System Design/misc/Typeahead Suggestion / Autocomplete Design

Typeahead Suggestion / Autocomplete Design

MEDIUM14 minautocompletetriecachingscalabilityreal-timearchitecture
Asked at: Misc

Design a low-latency, highly available autocomplete system that returns the top-3 suggestions per prefix ordered by recency and frequency at large scale.

1. The Question

Design a typeahead (autocomplete) service that returns the top-3 suggestions for the prefix the user is typing. Suggestions should be ordered by a combination of popularity (frequency) and recency. The system must provide real-time responses with very low latency, scale to large traffic, and be highly available.

2. Clarifying Questions

  • Is the top-k fixed (k=3) or configurable? (Assume fixed k=3 for the core design, but allow extension.)
  • Are suggestions global or personalized? (Assume global by default; discuss personalization later.)
  • What is the target tail latency (p50/p95)? (Aim for p95 < 50ms server-side.)
  • How fresh must popularity stats be? (Near-real-time acceptable; hourly/batched updates acceptable.)
  • Read/write ratio and expected qps? (We’ll estimate from example traffic below.)
  • Acceptable consistency model? (Eventual consistency for popularity is fine.)

3. Requirements

Functional:

  • Return up to 3 suggestions for a given input prefix.
  • Order suggestions by a ranking combining frequency and recency.
  • Support incremental queries as user types (very low latency).

Non-functional:

  • Low latency (p50 << p95, target p95 < 50ms server-side).
  • High throughput and horizontal scalability.
  • High availability and graceful degradation.
  • Reasonable freshness of ranking (near-real-time acceptable).

4. Scale Estimates

  • Example corpus: Google-like 5B queries/day.
  • Unique queries ~30% => 1.5B unique/day.
  • Storage rough calc from prompt: 15 chars/query * 2 bytes => ~45GB/day of raw query bytes.
  • Overall qps: 5B / 86400 ≈ 57,870 QPS average.

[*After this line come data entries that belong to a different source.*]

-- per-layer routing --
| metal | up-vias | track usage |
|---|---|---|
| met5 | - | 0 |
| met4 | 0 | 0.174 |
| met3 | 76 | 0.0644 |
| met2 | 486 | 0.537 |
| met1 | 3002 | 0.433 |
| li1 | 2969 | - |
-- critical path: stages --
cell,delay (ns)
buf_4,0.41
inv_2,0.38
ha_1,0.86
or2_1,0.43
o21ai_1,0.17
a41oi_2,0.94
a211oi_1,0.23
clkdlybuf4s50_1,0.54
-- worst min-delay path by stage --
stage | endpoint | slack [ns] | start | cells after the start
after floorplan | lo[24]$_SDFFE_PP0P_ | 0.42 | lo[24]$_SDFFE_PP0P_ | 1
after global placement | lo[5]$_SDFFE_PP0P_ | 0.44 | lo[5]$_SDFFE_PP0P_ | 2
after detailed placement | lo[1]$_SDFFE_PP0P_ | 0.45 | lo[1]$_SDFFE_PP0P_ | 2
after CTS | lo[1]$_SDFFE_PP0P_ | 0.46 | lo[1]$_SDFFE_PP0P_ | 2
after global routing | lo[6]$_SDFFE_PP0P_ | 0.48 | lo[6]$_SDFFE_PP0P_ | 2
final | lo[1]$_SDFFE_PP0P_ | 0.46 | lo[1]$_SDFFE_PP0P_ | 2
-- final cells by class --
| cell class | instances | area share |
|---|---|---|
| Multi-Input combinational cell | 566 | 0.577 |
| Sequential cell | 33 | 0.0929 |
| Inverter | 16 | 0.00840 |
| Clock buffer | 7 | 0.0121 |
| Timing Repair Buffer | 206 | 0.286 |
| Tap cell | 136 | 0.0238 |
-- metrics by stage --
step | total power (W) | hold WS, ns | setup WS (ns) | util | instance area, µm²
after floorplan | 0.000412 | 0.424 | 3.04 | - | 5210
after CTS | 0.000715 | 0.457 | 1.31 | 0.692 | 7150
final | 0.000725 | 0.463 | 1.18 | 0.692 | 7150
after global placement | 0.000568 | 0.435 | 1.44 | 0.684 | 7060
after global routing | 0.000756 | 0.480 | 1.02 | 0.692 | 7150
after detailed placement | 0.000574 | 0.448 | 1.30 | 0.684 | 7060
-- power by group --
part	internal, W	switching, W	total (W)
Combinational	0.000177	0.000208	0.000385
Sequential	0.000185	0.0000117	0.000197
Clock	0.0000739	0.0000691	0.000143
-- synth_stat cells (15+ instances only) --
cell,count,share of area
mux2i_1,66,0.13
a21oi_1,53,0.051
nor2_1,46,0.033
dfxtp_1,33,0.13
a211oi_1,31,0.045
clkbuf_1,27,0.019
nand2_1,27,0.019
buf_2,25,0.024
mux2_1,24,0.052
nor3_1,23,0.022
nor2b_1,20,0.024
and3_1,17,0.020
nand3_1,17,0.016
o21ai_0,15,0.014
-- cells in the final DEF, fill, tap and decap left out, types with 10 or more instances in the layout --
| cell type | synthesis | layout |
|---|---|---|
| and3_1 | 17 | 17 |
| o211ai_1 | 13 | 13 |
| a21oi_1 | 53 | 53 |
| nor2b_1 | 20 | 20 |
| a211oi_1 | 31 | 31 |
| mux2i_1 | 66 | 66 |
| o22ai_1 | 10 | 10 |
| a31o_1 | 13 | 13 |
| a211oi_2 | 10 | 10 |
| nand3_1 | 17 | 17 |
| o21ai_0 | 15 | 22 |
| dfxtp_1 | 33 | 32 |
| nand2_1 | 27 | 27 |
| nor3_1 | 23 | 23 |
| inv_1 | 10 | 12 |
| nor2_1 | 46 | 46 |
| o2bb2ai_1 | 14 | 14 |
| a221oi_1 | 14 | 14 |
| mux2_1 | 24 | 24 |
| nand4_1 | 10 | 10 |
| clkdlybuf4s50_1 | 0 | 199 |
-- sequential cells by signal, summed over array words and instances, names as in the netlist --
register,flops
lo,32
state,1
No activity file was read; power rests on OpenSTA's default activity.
===== config.mk =====
export PLATFORM = sky130hd
export DESIGN_NAME = wb_ram_port
export DESIGN_NICKNAME = d
export VERILOG_FILES = /design/src/rtl/wb_ram_pkg.sv /design/src/rtl/wb_ram_lane_seq.sv /design/src/rtl/wb_ram_port.sv
export SDC_FILE = /design/constraint.sdc
export NUM_CORES = 1
export LEC_CHECK = 0
export ABC_AREA = 0
export BUFFER_PORTS_ARGS = -buffer_cell sky130_fd_sc_hd__buf_2
export CELL_PAD_IN_SITES_DETAIL_PLACEMENT = 1
export CELL_PAD_IN_SITES_GLOBAL_PLACEMENT = 1
export CORE_UTILIZATION = 30
export CTS_CLUSTER_SIZE = 16
export DETAILED_ROUTE_END_ITERATION = 6
export PLACE_DENSITY_LB_ADDON = 0.1
export SLEW_MARGIN = 20
export SYNTH_ARGS = -nofsm -noshare
export SYNTH_HDL_FRONTEND = slang
export SYNTH_SLANG_ARGS = --single-unit

===== constraint.sdc =====
create_clock -name wb_clk_i -period 1.8 [get_ports wb_clk_i]
set_clock_uncertainty 0.2 [all_clocks]
set_input_delay 0.09 -clock wb_clk_i [delete_from_list [all_inputs] [get_ports wb_clk_i]]
set_output_delay 0.09 -clock wb_clk_i [all_outputs]
set_load 0.02 [all_outputs]

===== src/rtl/wb_ram_pkg.sv =====
// Shared types and constants for the Wishbone port onto the byte-banked user RAM.
package wb_ram_pkg;
  localparam int RAM_ROWS  = 512;
  localparam int NUM_BANKS = 8;
  localparam int NUM_LANES = 4;
  localparam int ROW_W     = $clog2(RAM_ROWS);

  typedef enum logic [2:0] {ST_IDLE, ST_ARB, ST_ISSUE, ST_CAPT, ST_ACK} state_e;

  // Word half (byte offset bit 2) picks the upper or lower group of four banks.
  function automatic logic [2:0] bank_sel(input logic half, input logic [1:0] lane);
    return {half, lane};
  endfunction
endpackage


===== src/rtl/wb_ram_lane_seq.sv =====
// Picks the next byte lane to write from the remaining-lanes mask.
module wb_ram_lane_seq
  import wb_ram_pkg::*;
(
  input  logic [NUM_LANES-1:0] mask,
  output logic [1:0]           lane,
  output logic [NUM_LANES-1:0] rest
);
  always_comb begin
    lane = '0;
    for (int k = NUM_LANES - 1; k >= 0; k--)
      if (mask[k]) lane = k[1:0];
    rest = mask & (mask - 1'b1);
  end
endmodule
===== src/rtl/pll_reset_sequencer.sv =====
// -----------------------------------------------------------------------------
// pll_reset_sequencer
//
// Clocked by the PLL output clock. It synchronises the PLL lock flag and waits
// for lock to stay stable for SETTLE_CYCLES cycles. It then holds the core in
// reset for RESET_CYCLES more cycles before releasing it. While running, it
// produces a one-cycle clock-enable strobe every CE_DIV cycles. Any loss of lock
// puts the core back in reset at once and restarts the sequence.
//
// Optional build macro LOCK_LOSS_COUNT_EN:
//   defined   - lock_loss_cnt counts RUN -> WAIT_LOCK transitions. It saturates
//               at 255 and is cleared only by rst_n.
//   undefined - lock_loss_cnt is tied to zero. The port is still present.
//
// Reset is synchronous and active-low. It is sampled on the rising clock edge.
// -----------------------------------------------------------------------------
module pll_reset_sequencer #(
   parameter int SYNC_STAGES   = 2,
   parameter int SETTLE_CYCLES = 1024,
   parameter int RESET_CYCLES  = 16,
   parameter int CE_DIV        = 4
) (
   input  logic       clk,
   input  logic       rst_n,
   input  logic       pll_lock,
   output logic       core_rst_n,
   output logic       ce_div,
   output logic       pll_locked,
   output logic [7:0] lock_loss_cnt
);

   // The sequence counter is wide enough for the longer of the two phases,
   // plus one bit of headroom.
   localparam int MAX_CYC = (SETTLE_CYCLES > RESET_CYCLES) ? SETTLE_CYCLES : RESET_CYCLES;
   localparam int CNT_W   = $clog2(MAX_CYC) + 1;
   localparam int DIV_W   = $clog2(CE_DIV) + 1;

   localparam logic [CNT_W-1:0] CNT_ZERO    = {CNT_W{1'b0}};
   localparam logic [CNT_W-1:0] CNT_ONE     = CNT_W'(1);
   localparam logic [CNT_W-1:0] SETTLE_LAST = CNT_W'(SETTLE_CYCLES - 1);
   localparam logic [CNT_W-1:0] RESET_LAST  = CNT_W'(RESET_CYCLES - 1);
   localparam logic [DIV_W-1:0] DIV_ZERO    = {DIV_W{1'b0}};
   localparam logic [DIV_W-1:0] DIV_ONE     = DIV_W'(1);
   localparam logic [DIV_W-1:0] DIV_LAST    = DIV_W'(CE_DIV - 1);

   typedef enum logic [1:0] {
      WAIT_LOCK = 2'd0,
      SETTLE    = 2'd1,
      HOLD_RST  = 2'd2,
      RUN       = 2'd3
   } state_e;

   logic [SYNC_STAGES-1:0] sync_q;
   logic                   lock_s;

   state_e                 state_q;
   state_e                 state_d;
   logic [CNT_W-1:0]       seq_cnt_q;
   logic [CNT_W-1:0]       seq_cnt_d;
   logic [DIV_W-1:0]       div_cnt_q;
   logic [DIV_W-1:0]       div_cnt_d;
   logic                   ce_div_d;
   logic                   core_rst_n_q;
   logic                   ce_div_q;

   // Lock synchroniser: pll_lock enters at bit 0 and moves toward the MSB.
   always_ff @(posedge clk) begin
      if (!rst_n) begin
         sync_q <= {SYNC_STAGES{1'b0}};
      end else begin
         sync_q <= {sync_q[SYNC_STAGES-2:0], pll_lock};
      end
   end

   assign lock_s = sync_q[SYNC_STAGES-1];

   // Sequencer next state. Loss of lock takes priority over any terminal count.
   always_comb begin
      state_d   = state_q;
      seq_cnt_d = seq_cnt_q;
      case (state_q)
         WAIT_LOCK: begin
            seq_cnt_d = CNT_ZERO;
            if (lock_s) begin
               state_d = SETTLE;
            end else begin
               state_d = WAIT_LOCK;
            end
         end
         SETTLE: begin
            if (!lock_s) begin
               state_d   = WAIT_LOCK;
               seq_cnt_d = CNT_ZERO;
            end else if (seq_cnt_q == SETTLE_LAST) begin
               state_d   = HOLD_RST;
               seq_cnt_d = CNT_ZERO;
            end else begin
               seq_cnt_d = seq_cnt_q + CNT_ONE;
            end
         end
         HOLD_RST: begin
            if (!lock_s) begin
               state_d   = WAIT_LOCK;
               seq_cnt_d = CNT_ZERO;
            end else if (seq_cnt_q == RESET_LAST) begin
               state_d   = RUN;
               seq_cnt_d = CNT_ZERO;
            end else begin
               seq_cnt_d = seq_cnt_q + CNT_ONE;
            end
         end
         RUN: begin
            seq_cnt_d = CNT_ZERO;
            if (!lock_s) begin
               state_d = WAIT_LOCK;
            end else begin
               state_d = RUN;
            end
         end
         default: begin
            state_d   = WAIT_LOCK;
            seq_cnt_d = CNT_ZERO;
         end
      endcase
   end

   // Divider next state. It counts only between two consecutive RUN cycles, so
   // the first RUN cycle always starts at zero.
   always_comb begin
      if ((state_q == RUN) && (state_d == RUN)) begin
         if (div_cnt_q == DIV_LAST) begin
            div_cnt_d = DIV_ZERO;
         end else begin
            div_cnt_d = div_cnt_q + DIV_ONE;
         end
      end else begin
         div_cnt_d = DIV_ZERO;
      end
      ce_div_d = (state_d == RUN) && (div_cnt_d == DIV_LAST);
   end

   // Sequencer state, counters and registered outputs. core_rst_n is loaded
   // from the next state, so it is high exactly while the FSM is in RUN.
   always_ff @(posedge clk) begin
      if (!rst_n) begin
         state_q      <= WAIT_LOCK;
         seq_cnt_q    <= CNT_ZERO;
         div_cnt_q    <= DIV_ZERO;
         core_rst_n_q <= 1'b0;
         ce_div_q     <= 1'b0;
      end else begin
         state_q      <= state_d;
         seq_cnt_q    <= seq_cnt_d;
         div_cnt_q    <= div_cnt_d;
         core_rst_n_q <= (state_d == RUN);
         ce_div_q     <= ce_div_d;
      end
   end

   assign core_rst_n = core_rst_n_q;
   assign ce_div     = ce_div_q;
   assign pll_locked = lock_s;

`ifdef LOCK_LOSS_COUNT_EN
   logic       lock_lost_s;
   logic [7:0] loss_cnt_q;

   // Only a drop out of RUN counts. Drops during settle or hold do not count.
   assign lock_lost_s = (state_q == RUN) && !lock_s;

   // Saturating lock-loss counter. It is cleared only by rst_n.
   always_ff @(posedge clk) begin
      if (!rst_n) begin
         loss_cnt_q <= 8'd0;
      end else if (lock_lost_s && (loss_cnt_q != 8'd255)) begin
         loss_cnt_q <= loss_cnt_q + 8'd1;
      end else begin
         loss_cnt_q <= loss_cnt_q;
      end
   end

   assign lock_loss_cnt = loss_cnt_q;
`else
   assign lock_loss_cnt = 8'd0;
`endif

endmodule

With typing amplification and peaks, provision for 3x–5x peak => ~180k–290k QPS.
  • Autocomplete read amplification: each character typed issues a request; average session may produce multiple requests per search; plan cache-heavy reads.
  • Target cache hit rate >= 95% to meet latency targets; cold-path queries served from persistent store.

5. Data Model

Core concepts:

  • Compressed Trie (radix tree): store phrases as a space-efficient prefix tree.
  • Node metadata: top-k suggestions precomputed for that prefix (list of suggestion IDs + score), termination flag, and optional phrase frequency + last-seen timestamp.
  • Suggestion record: {id, phrase, global_frequency, last_update_timestamp}.
  • Storage layout:
    • Persistent store for full trie (replicated across nodes) — use a distributed datastore (Cassandra / RocksDB-backed service) or highly available zookeeper-like store for service config; for large tries, store as sharded partitions.
    • In-memory caches (Redis) holding nodes/top-k for hot prefixes.
  • Sharding key: first character or prefix hash (e.g., first 1-2 characters) to partition the trie across servers, preventing a single monolithic trie.
  • Ranking score: a function combining frequency and recency, e.g. score = α * normalized_freq + β * recency_boost (timestamp decay). Normalize to allow comparing phrases across buckets.

6. API Design

Public API (HTTP/JSON):

  • GET /v1/autocomplete?s=<prefix>&k=3&context={optional}

    • Request params: s (string), k (optional int), context (optional user or locale), lang/region.
    • Response: { "prefix": "be", "suggestions": [ {"phrase":"belt","score":123.4}, ... ] }
  • POST /v1/feedback

    • body: {"phrase": "bell", "event": "select|complete", "user_id": "..."}
    • Used to log selection/impression events for offline aggregation.
  • Admin endpoints: push new trie shard, trigger reindex, metrics.

Latency requirements: API should return cached suggestions in <10ms at the app layer if served from Redis; cold reads from trie store aim for <50ms.

7. High-Level Architecture

Components:

  • Load Balancer (LB): routes client requests to application tier.
  • Application Servers: stateless front-end that handles API, rate-limits, and orchestrates cache/db lookups.
  • Cache Tier (Redis): stores node-level precomputed top-3 suggestions for hot prefixes with TTL.
  • Trie Storage (sharded): persistent store holding full compressed trie partitions (Cassandra / RocksDB on dedicated servers). Each shard holds a subset of prefixes and is replicated for HA.
  • Aggregator (streaming): collects selection/impression events (Kafka) and aggregates counts + recency info into temporary storage (Cassandra / hash tables).
  • Applier: batch job (hourly/half-hourly configurable) that consumes aggregates, recomputes affected trie shards, precomputes top-k per node, and atomically swaps shards (or pushes diffs) to storage.
  • Pub/Sub or Config Store: notify app servers / caches of trie updates (invalidate keys or warm caches).
  • Monitoring & Alerts, Metrics, and Admin UI.

Request flow (read):

  1. Client -> LB -> App Server.
  2. App checks Redis for prefix node top-3. If hit, return suggestions.
  3. If miss, app queries appropriate trie shard (based on prefix shard mapping) for node data, returns and populates Redis.

Write/updates flow:

  • User selection events → App Server logs to Kafka → Aggregator updates aggregate store → Applier periodically rebuilds trie shards and publishes updates.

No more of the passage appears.